In a jury trial, it is exclusively the province of the jury to determine the weight and credibility to be given to the testimony of each witness. State v. Aptt, R.I., 441 A.2d 824, 829 (1982); State v. Goff, 107 R.I. 331, 339, 267 A.2d 686, 690 (1970); State v. Harris, 89 R.I. 202, 209-10, 152 A.2d 106, 110-11 (1959). It is well settled by this court, therefore, that a trial justice’s comments upon the evidence, if made in the presence of the jury, must be “completely impartial,” State v. Holland, 122 R.I. 339, 347, 405 A.2d 1211, 1216 (1979); State v. Harris, 89 R.I. at 209, 152 A.2d at 110; Miller v. Bessette, 80 R.I. 187, 191, 94 A.2d 253, 255-56 (1953); State v. Douglas, 78 R.I. 60, 66-67, 78 A.2d 850, 853-54 (1951); State v. Lynott, 5 R.I. 295 (1858), otherwise such a comment might result in a “clear invasion of the province of the jury.” State v. Aptt, 441 A.2d at 829; State v. Pella, 101 R.I. 62, 70, 220 A.2d 226, 231 (1966).

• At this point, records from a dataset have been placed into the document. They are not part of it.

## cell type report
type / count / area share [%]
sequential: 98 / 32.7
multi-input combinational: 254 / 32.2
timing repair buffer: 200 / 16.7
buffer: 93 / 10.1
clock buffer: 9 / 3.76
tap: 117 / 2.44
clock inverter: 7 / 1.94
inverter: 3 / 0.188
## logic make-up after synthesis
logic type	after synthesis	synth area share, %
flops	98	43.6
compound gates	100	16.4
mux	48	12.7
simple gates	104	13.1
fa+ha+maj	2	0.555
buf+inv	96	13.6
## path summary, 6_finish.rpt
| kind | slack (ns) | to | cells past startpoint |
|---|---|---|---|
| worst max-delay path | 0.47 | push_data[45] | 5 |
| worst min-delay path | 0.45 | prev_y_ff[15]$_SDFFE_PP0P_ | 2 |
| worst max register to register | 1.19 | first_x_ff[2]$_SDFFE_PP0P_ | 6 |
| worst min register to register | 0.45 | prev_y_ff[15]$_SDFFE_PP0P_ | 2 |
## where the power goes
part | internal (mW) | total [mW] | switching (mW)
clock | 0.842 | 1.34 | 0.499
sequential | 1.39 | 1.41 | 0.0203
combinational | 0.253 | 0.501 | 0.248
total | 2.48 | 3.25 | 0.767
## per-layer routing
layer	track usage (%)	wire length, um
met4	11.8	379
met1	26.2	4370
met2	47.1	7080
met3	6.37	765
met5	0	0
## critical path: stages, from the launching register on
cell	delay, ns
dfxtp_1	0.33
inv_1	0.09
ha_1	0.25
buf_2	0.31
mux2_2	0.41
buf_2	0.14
==> src/hw/rtl/polygon_area_shoelace_assert.svh <==
// Assertion macros shared by the shoelace area block.
`ifndef POLYGON_AREA_SHOELACE_ASSERT_SVH
`define POLYGON_AREA_SHOELACE_ASSERT_SVH

// Checked at every rising clock edge outside reset.
`define PAS_ASSERT(label, clk, rst, prop, msg) \
   label: assert property (@(posedge clk) disable iff (rst) prop) else $error(msg);

// Checked at every rising clock edge, reset included.
`define PAS_ASSERT_ALWAYS(label, clk, prop, msg) \
   label: assert property (@(posedge clk) prop) else $error(msg);

`endif

==> src/hw/rtl/pas_pkg.sv <==
package pas_pkg;

   localparam int CoordWidth = 24;
   localparam int ProdWidth  = 2 * CoordWidth;
   localparam int SumWidth   = 64;
   localparam int AreaWidth  = 63;
   localparam int CountWidth = 2;
   localparam int QueueDepth = 2;
   localparam int QueuePtrWidth = $clog2(QueueDepth);
   localparam int QueueCntWidth = $clog2(QueueDepth + 1);

   // Vertex count at which the front stops counting.
   localparam logic [CountWidth-1:0] CountMax = CountWidth'(3);

   typedef logic signed [CoordWidth-1:0] coord_type;
   typedef logic signed [ProdWidth-1:0]  prod_type;
   typedef logic signed [SumWidth-1:0]   sum_type;

   // One classified vertex handed from the front to the back.
   typedef struct packed {
      coord_type prev_x;
      coord_type prev_y;
      coord_type cur_x;
      coord_type cur_y;
      coord_type first_x;
      coord_type first_y;
      logic      has_prev;
      logic      last;
      logic      too_few;
   } entry_type;

endpackage

==> src/hw/rtl/pas_queue.sv <==
module pas_queue (
   input  logic               clock,
   input  logic               reset,
   input  logic               push_valid,
   input  pas_pkg::entry_type push_data,
   output logic               push_ready,
   output logic               pop_valid,
   output pas_pkg::entry_type pop_data,
   input  logic               pop_ready
);

   pas_pkg::entry_type slots_ff [pas_pkg::QueueDepth];
   logic [pas_pkg::QueuePtrWidth-1:0] wr_ptr_ff, wr_ptr_in;
   logic [pas_pkg::QueuePtrWidth-1:0] rd_ptr_ff, rd_ptr_in;
   logic [pas_pkg::QueueCntWidth-1:0] count_ff, count_in;
   logic push;
   logic pop;

   assign push_ready = (count_ff != pas_pkg::QueueCntWidth'(pas_pkg::QueueDepth));
   assign pop_valid  = (count_ff != '0);
   assign pop_data   = slots_ff[rd_ptr_ff];
   assign push       = push_valid && push_ready;
   assign pop        = pop_valid && pop_ready;

   function automatic logic [pas_pkg::QueuePtrWidth-1:0] next_ptr(
      input logic [pas_pkg::QueuePtrWidth-1:0] ptr
   );
      if (ptr == pas_pkg::QueuePtrWidth'(pas_pkg::QueueDepth - 1)) begin
         return '0;
      end
      return ptr + pas_pkg::QueuePtrWidth'(1);
   endfunction

   always_comb begin
      wr_ptr_in = push ? next_ptr(wr_ptr_ff) : wr_ptr_ff;
      rd_ptr_in = pop ? next_ptr(rd_ptr_ff) : rd_ptr_ff;
      count_in  = count_ff;
      if (push && !pop) begin
         count_in = count_ff + pas_pkg::QueueCntWidth'(1);
      end else if (pop && !push) begin
         count_in = count_ff - pas_pkg::QueueCntWidth'(1);
      end
   end

   always_ff @(posedge clock) begin
      if (push) begin
         slots_ff[wr_ptr_ff] <= push_data;
      end
   end

   always_ff @(posedge clock) begin
      if (reset) begin
         wr_ptr_ff <= '0;
         rd_ptr_ff <= '0;
         count_ff  <= '0;
      end else begin
         wr_ptr_ff <= wr_ptr_in;
         rd_ptr_ff <= rd_ptr_in;
         count_ff  <= count_in;
      end
   end

endmodule

==> config.mk <==
export PLATFORM = sky130hd
export DESIGN_NAME = pas_queue
export DESIGN_NICKNAME = d
export VERILOG_FILES = /design/src/hw/rtl/polygon_area_shoelace_assert.svh /design/src/hw/rtl/pas_pkg.sv /design/src/hw/rtl/pas_queue.sv
export SDC_FILE = /design/constraint.sdc
export NUM_CORES = 1
export LEC_CHECK = 0
export BUFFER_PORTS_ARGS = -buffer_cell sky130_fd_sc_hd__buf_2
export CAP_MARGIN = 20
export CORE_MARGIN = 3
export CORE_UTILIZATION = 50
export DETAILED_ROUTE_END_ITERATION = 10
export PLACE_DENSITY = 0.87
export SLEW_MARGIN = 30
export SYNTH_ARGS = -nofsm -noshare
export SYNTH_HDL_FRONTEND = slang
export SYNTH_SLANG_ARGS = --single-unit
==> constraint.sdc <==
create_clock -name clock -period 8.5 [get_ports clock]
set_input_delay 1.275 -clock clock [delete_from_list [all_inputs] [get_ports clock]]
set_output_delay 1.275 -clock clock [all_outputs]
set_load 0.01 [all_outputs]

Although it has been stated that it is within the discretion of a trial justice to have testimony read back to the jury in the event of a request for clarification of a factual issue, Stone v. United States, 506 F.2d 561, 564 (8th Cir.1974), cert. denied, 420 U.S. 978, 95 S.Ct. 1405, 43 L.Ed.2d 659 (1975); Pinckney v. United States, 352 F.2d 69, 70 (5th Cir.1965), we have indicated that a request from a jury to read back testimony should probably be honored. State v. Sciarra, R.I., 448 A.2d 1215, 1220 (1982). In the event that a trial justice attempts to summarize evidence either in the context of responding to a request or in giving instructions, that summary must be accurate and impartial. State v. Holland, 122 R.I. at 347, 405 A.2d at 1216; see G.L.1956 (1969 Reenactment) § 8-2-38.

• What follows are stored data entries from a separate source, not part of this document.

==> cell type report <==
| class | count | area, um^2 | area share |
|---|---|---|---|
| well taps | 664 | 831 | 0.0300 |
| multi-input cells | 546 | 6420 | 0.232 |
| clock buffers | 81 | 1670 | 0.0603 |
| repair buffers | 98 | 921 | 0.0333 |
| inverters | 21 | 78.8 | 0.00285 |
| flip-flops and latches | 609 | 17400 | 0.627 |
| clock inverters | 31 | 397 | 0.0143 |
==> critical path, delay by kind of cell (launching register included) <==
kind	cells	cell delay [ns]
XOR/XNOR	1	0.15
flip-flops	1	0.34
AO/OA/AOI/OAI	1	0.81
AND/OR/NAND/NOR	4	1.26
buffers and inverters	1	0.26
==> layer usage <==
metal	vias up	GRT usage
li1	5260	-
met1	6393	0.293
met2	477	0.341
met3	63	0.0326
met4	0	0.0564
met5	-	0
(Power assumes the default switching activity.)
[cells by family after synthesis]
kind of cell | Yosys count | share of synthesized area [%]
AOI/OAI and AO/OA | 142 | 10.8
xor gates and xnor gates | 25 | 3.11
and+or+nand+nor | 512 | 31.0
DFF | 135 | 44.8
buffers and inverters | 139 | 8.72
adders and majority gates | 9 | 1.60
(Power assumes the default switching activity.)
==> src/sv/dps_pkg.sv <==
// Shared types and constants for the dynamic priority scheduler.
`default_nettype none

package dps_pkg;

  // Default ready-queue depth
  localparam int unsigned DPS_DEPTH_DEFAULT = 16;

  // Command codes
  localparam logic CMD_ADD  = 1'b0;
  localparam logic CMD_TICK = 1'b1;

  // Status codes
  localparam logic [1:0] ST_OK    = 2'd0;
  localparam logic [1:0] ST_FULL  = 2'd1;
  localparam logic [1:0] ST_EMPTY = 2'd2;

  // One queue entry as stored in the entry RAM
  typedef struct packed {
    logic [7:0]        id;
    logic signed [7:0] pri;
    logic [7:0]        need;
    logic [7:0]        ran;
  } dps_entry_t;

  localparam int unsigned ENTRY_W = $bits(dps_entry_t);

  // Sequencer states, one-hot
  typedef enum logic [5:0] {
    S_IDLE      = 6'b000001,
    S_HEAD_WAIT = 6'b000010,
    S_INS_START = 6'b000100,
    S_INS_WAIT  = 6'b001000,
    S_INS_LAST  = 6'b010000,
    S_RESP      = 6'b100000
  } dps_state_e;

endpackage

`default_nettype wire

==> src/sv/dps_ram.sv <==
// Generic simple dual-port RAM: one write port, one read port with registered data.
`default_nettype none

module dps_ram #(
  parameter int unsigned WIDTH = 32,
  parameter int unsigned DEPTH = 16,
  localparam int unsigned AW   = (DEPTH > 1) ? $clog2(DEPTH) : 1
) (
  input  wire logic             clk_i,
  input  wire logic             we_i,
  input  wire logic [AW-1:0]    waddr_i,
  input  wire logic [WIDTH-1:0] wdata_i,
  input  wire logic [AW-1:0]    raddr_i,
  output logic      [WIDTH-1:0] rdata_o
);

  logic [WIDTH-1:0] mem_q [DEPTH];
  logic [WIDTH-1:0] rdata_q;

  // Write port
  always_ff @(posedge clk_i) begin
    if (we_i) begin
      mem_q[waddr_i] <= wdata_i;
    end
  end

  // Registered read port
  always_ff @(posedge clk_i) begin
    rdata_q <= mem_q[raddr_i];
  end

  assign rdata_o = rdata_q;

endmodule

`default_nettype wire

==> src/sv/dynamic_priority_scheduler.sv <==
// Top level of the dynamic priority scheduler: sequencer around a circular entry RAM.
//
//  channel   | signals                                          | direction | handshake
//  ----------+--------------------------------------------------+-----------+---------------------
//  command   | cmd_i proc_id_i new_priority_i needed_time_i     | in        | start & !busy
//  result    | status_o run_id_o run_priority_o run_count_o     | out       | done_o, one cycle
//            | finished_o waiting_left_o                        |           |
//
//  An add walks from the tail toward the head, moving each lower-priority entry back a slot
//  to open its own; a tick reads the head entry, retires it once its run count reaches its
//  need, else requeues it like an add with priority lowered by one. Refused adds and empty
//  ticks go straight to the result. busy holds through the result cycle as well.
//  Reset clears the fill count, head pointer, state and results; never the entry RAM.
//  The result is shown for exactly one cycle on done_o; the receiver cannot stall it.
`default_nettype none

module dynamic_priority_scheduler #(
  parameter int unsigned QUEUE_DEPTH = dps_pkg::DPS_DEPTH_DEFAULT
) (
  input  wire logic              clk_i,
  input  wire logic              rst_ni,
  input  wire logic              start,
  output logic                   busy,
  input  wire logic              cmd_i,
  input  wire logic [7:0]        proc_id_i,
  input  wire logic signed [7:0] new_priority_i,
  input  wire logic [7:0]        needed_time_i,
  output logic                   done_o,
  output logic      [1:0]        status_o,
  output logic      [7:0]        run_id_o,
  output logic signed [7:0]      run_priority_o,
  output logic      [7:0]        run_count_o,
  output logic                   finished_o,
  output logic      [4:0]        waiting_left_o
);

  import dps_pkg::*;

  localparam int unsigned PW = (QUEUE_DEPTH > 1) ? $clog2(QUEUE_DEPTH) : 1;
  localparam int unsigned CW = $clog2(QUEUE_DEPTH + 1);
  localparam int unsigned SW = CW + 1;

  dps_state_e        state_q, state_d;
  logic [PW-1:0]     head_q, head_d;
  logic [CW-1:0]     count_q, count_d;
  logic [PW-1:0]     hole_q, hole_d;
  logic [PW-1:0]     scan_q, scan_d;
  logic [CW-1:0]     left_q, left_d;
  dps_entry_t        rec_q, rec_d;
  logic [1:0]        status_q, status_d;
  logic [7:0]        run_id_q, run_id_d;
  logic signed [7:0] run_pri_q, run_pri_d;
  logic [7:0]        run_cnt_q, run_cnt_d;
  logic              fin_q, fin_d;

  // RAM ports
  logic              ram_we;
  logic [PW-1:0]     ram_waddr;
  dps_entry_t        ram_wdata;
  logic [PW-1:0]     ram_raddr;
  logic [ENTRY_W-1:0] ram_rdata;
  dps_entry_t        rd;

  // Pointer arithmetic
  logic [SW-1:0]     tail_sum;
  logic [PW-1:0]     tail;
  logic [PW-1:0]     tail_dec;
  logic [PW-1:0]     scan_dec;
  logic [PW-1:0]     head_inc;
  logic [7:0]        head_ran;
  logic signed [7:0] head_pri_dn;
  logic              accept;

  assign rd     = dps_entry_t'(ram_rdata);
  assign accept = start && !busy;

  // Tail slot = head + count, wrapped once
  assign tail_sum = SW'(head_q) + SW'(count_q);
  assign tail     = (tail_sum >= SW'(QUEUE_DEPTH)) ? PW'(tail_sum - SW'(QUEUE_DEPTH))
                                                   : PW'(tail_sum);
  assign tail_dec = (tail == '0) ? PW'(QUEUE_DEPTH - 1) : tail - PW'(1);
  assign scan_dec = (scan_q == '0) ? PW'(QUEUE_DEPTH - 1) : scan_q - PW'(1);
  assign head_inc = (head_q == PW'(QUEUE_DEPTH - 1)) ? '0 : head_q + PW'(1);

  // Head entry update for a tick
  assign head_ran    = rd.ran + 8'd1;
  assign head_pri_dn = (rd.pri == -8'sd128) ? rd.pri : rd.pri - 8'sd1;

  // Sequencer
  always_comb begin
    state_d   = state_q;
    head_d    = head_q;
    count_d   = count_q;
    hole_d    = hole_q;
    scan_d    = scan_q;
    left_d    = left_q;
    rec_d     = rec_q;
    status_d  = status_q;
    run_id_d  = run_id_q;
    run_pri_d = run_pri_q;
    run_cnt_d = run_cnt_q;
    fin_d     = fin_q;
    ram_we    = 1'b0;
    ram_waddr = hole_q;
    ram_wdata = rec_q;
    ram_raddr = head_q;

    case (state_q)
      S_IDLE: begin
        if (accept) begin
          status_d  = ST_OK;
          run_id_d  = '0;
          run_pri_d = '0;
          run_cnt_d = '0;
          fin_d     = 1'b0;
          if (cmd_i == CMD_ADD) begin
            rec_d.id   = proc_id_i;
            rec_d.pri  = new_priority_i;
            rec_d.need = (needed_time_i == 8'd0) ? 8'd1 : needed_time_i;
            rec_d.ran  = 8'd0;
            if (count_q == CW'(QUEUE_DEPTH)) begin
              status_d = ST_FULL;
              state_d  = S_RESP;
            end else begin
              state_d  = S_INS_START;
            end
          end else if (count_q == '0) begin
            status_d = ST_EMPTY;
            state_d  = S_RESP;
          end else begin
            // head read issued on ram_raddr default
            state_d = S_HEAD_WAIT;
          end
        end
      end

      S_HEAD_WAIT: begin
        run_id_d  = rd.id;
        run_pri_d = rd.pri;
        run_cnt_d = head_ran;
        head_d    = head_inc;
        count_d   = count_q - CW'(1);
        if (head_ran >= rd.need) begin
          fin_d   = 1'b1;
          state_d = S_RESP;
        end else begin
          rec_d.id   = rd.id;
          rec_d.pri  = head_pri_dn;
          rec_d.need = rd.need;
          rec_d.ran  = head_ran;
          state_d    = S_INS_START;
        end
      end

      S_INS_START: begin
        if (count_q == '0) begin
          ram_we    = 1'b1;
          ram_waddr = tail;
          count_d   = count_q + CW'(1);
          state_d   = S_RESP;
        end else begin
          hole_d    = tail;
          scan_d    = tail_dec;
          left_d    = count_q;
          ram_raddr = tail_dec;
          state_d   = S_INS_WAIT;
        end
      end

      // Walk from the tail toward the head, moving lower priorities back
      S_INS_WAIT: begin
        ram_we = 1'b1;
        if (rd.pri >= rec_q.pri) begin
          count_d = count_q + CW'(1);
          state_d = S_RESP;
        end else begin
          ram_wdata = rd;
          hole_d    = scan_q;
          left_d    = left_q - CW'(1);
          if (left_q == CW'(1)) begin
            state_d = S_INS_LAST;
          end else begin
            scan_d    = scan_dec;
            ram_raddr = scan_dec;
          end
        end
      end

      S_INS_LAST: begin
        ram_we  = 1'b1;
        count_d = count_q + CW'(1);
        state_d = S_RESP;
      end

      S_RESP: begin
        state_d = S_IDLE;
      end

      default: begin
        state_d = S_IDLE;
      end
    endcase
  end

  // Control state
  always_ff @(posedge clk_i or negedge rst_ni) begin
    if (!rst_ni) begin
      state_q   <= S_IDLE;
      head_q    <= '0;
      count_q   <= '0;
      status_q  <= ST_OK;
      run_id_q  <= '0;
      run_pri_q <= '0;
      run_cnt_q <= '0;
      fin_q     <= 1'b0;
    end else begin
      state_q   <= state_d;
      head_q    <= head_d;
      count_q   <= count_d;
      status_q  <= status_d;
      run_id_q  <= run_id_d;
      run_pri_q <= run_pri_d;
      run_cnt_q <= run_cnt_d;
      fin_q     <= fin_d;
    end
  end

  // Scan payload
  always_ff @(posedge clk_i) begin
    hole_q <= hole_d;
    scan_q <= scan_d;
    left_q <= left_d;
    rec_q  <= rec_d;
  end

  dps_ram #(
    .WIDTH (ENTRY_W),
    .DEPTH (QUEUE_DEPTH)
  ) u_entry_ram (
    .clk_i   (clk_i),
    .we_i    (ram_we),
    .waddr_i (ram_waddr),
    .wdata_i (ram_wdata),
    .raddr_i (ram_raddr),
    .rdata_o (ram_rdata)
  );

  // Outputs
  assign busy           = (state_q != S_IDLE);
  assign done_o         = (state_q == S_RESP);
  assign status_o       = status_q;
  assign run_id_o       = run_id_q;
  assign run_priority_o = run_pri_q;
  assign run_count_o    = run_cnt_q;
  assign finished_o     = fin_q;
  assign waiting_left_o = 5'(count_q);

  // Checks
  a_count_range: assert property (@(posedge clk_i) disable iff (!rst_ni)
    count_q <= CW'(QUEUE_DEPTH))
    else $error("queue fill above depth");

  a_full_drop: assert property (@(posedge clk_i) disable iff (!rst_ni)
    (done_o && status_o == ST_FULL) |-> count_q == CW'(QUEUE_DEPTH))
    else $error("full status with room left");

  a_empty_tick: assert property (@(posedge clk_i) disable iff (!rst_ni)
    (done_o && status_o == ST_EMPTY) |-> (count_q == '0 && run_id_o == '0))
    else $error("empty status with entries queued");

  a_finish_ok: assert property (@(posedge clk_i) disable iff (!rst_ni)
    (done_o && finished_o) |-> (status_o == ST_OK && run_count_o != 8'd0))
    else $error("retired item with bad status");

  a_insert_slot: assert property (@(posedge clk_i) disable iff (!rst_ni)
    (state_q == S_INS_START) |-> count_q != CW'(QUEUE_DEPTH))
    else $error("insert started on full queue");

endmodule

`default_nettype wire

Although the trial justice does have a great deal of discretion in this area, if he or she chooses to summarize the testimony to the jury, then certain requirements must *423be met. First, the summary must be completely accurate. Pinckney v. United States, 352 F.2d at 70. Second, such sum-marization must avoid in any way an invasion of the province of the jury to determine the facts of the case. State v. Holland, 122 R.I. at 347, 405 A.2d at 1216; State v. Harris, 89 R.I. at 209, 152 A.2d at 110. The trial justice may not summarize only direct testimony if the testimony on cross-examination is also pertinent to the determination of the issue that is the subject of the request.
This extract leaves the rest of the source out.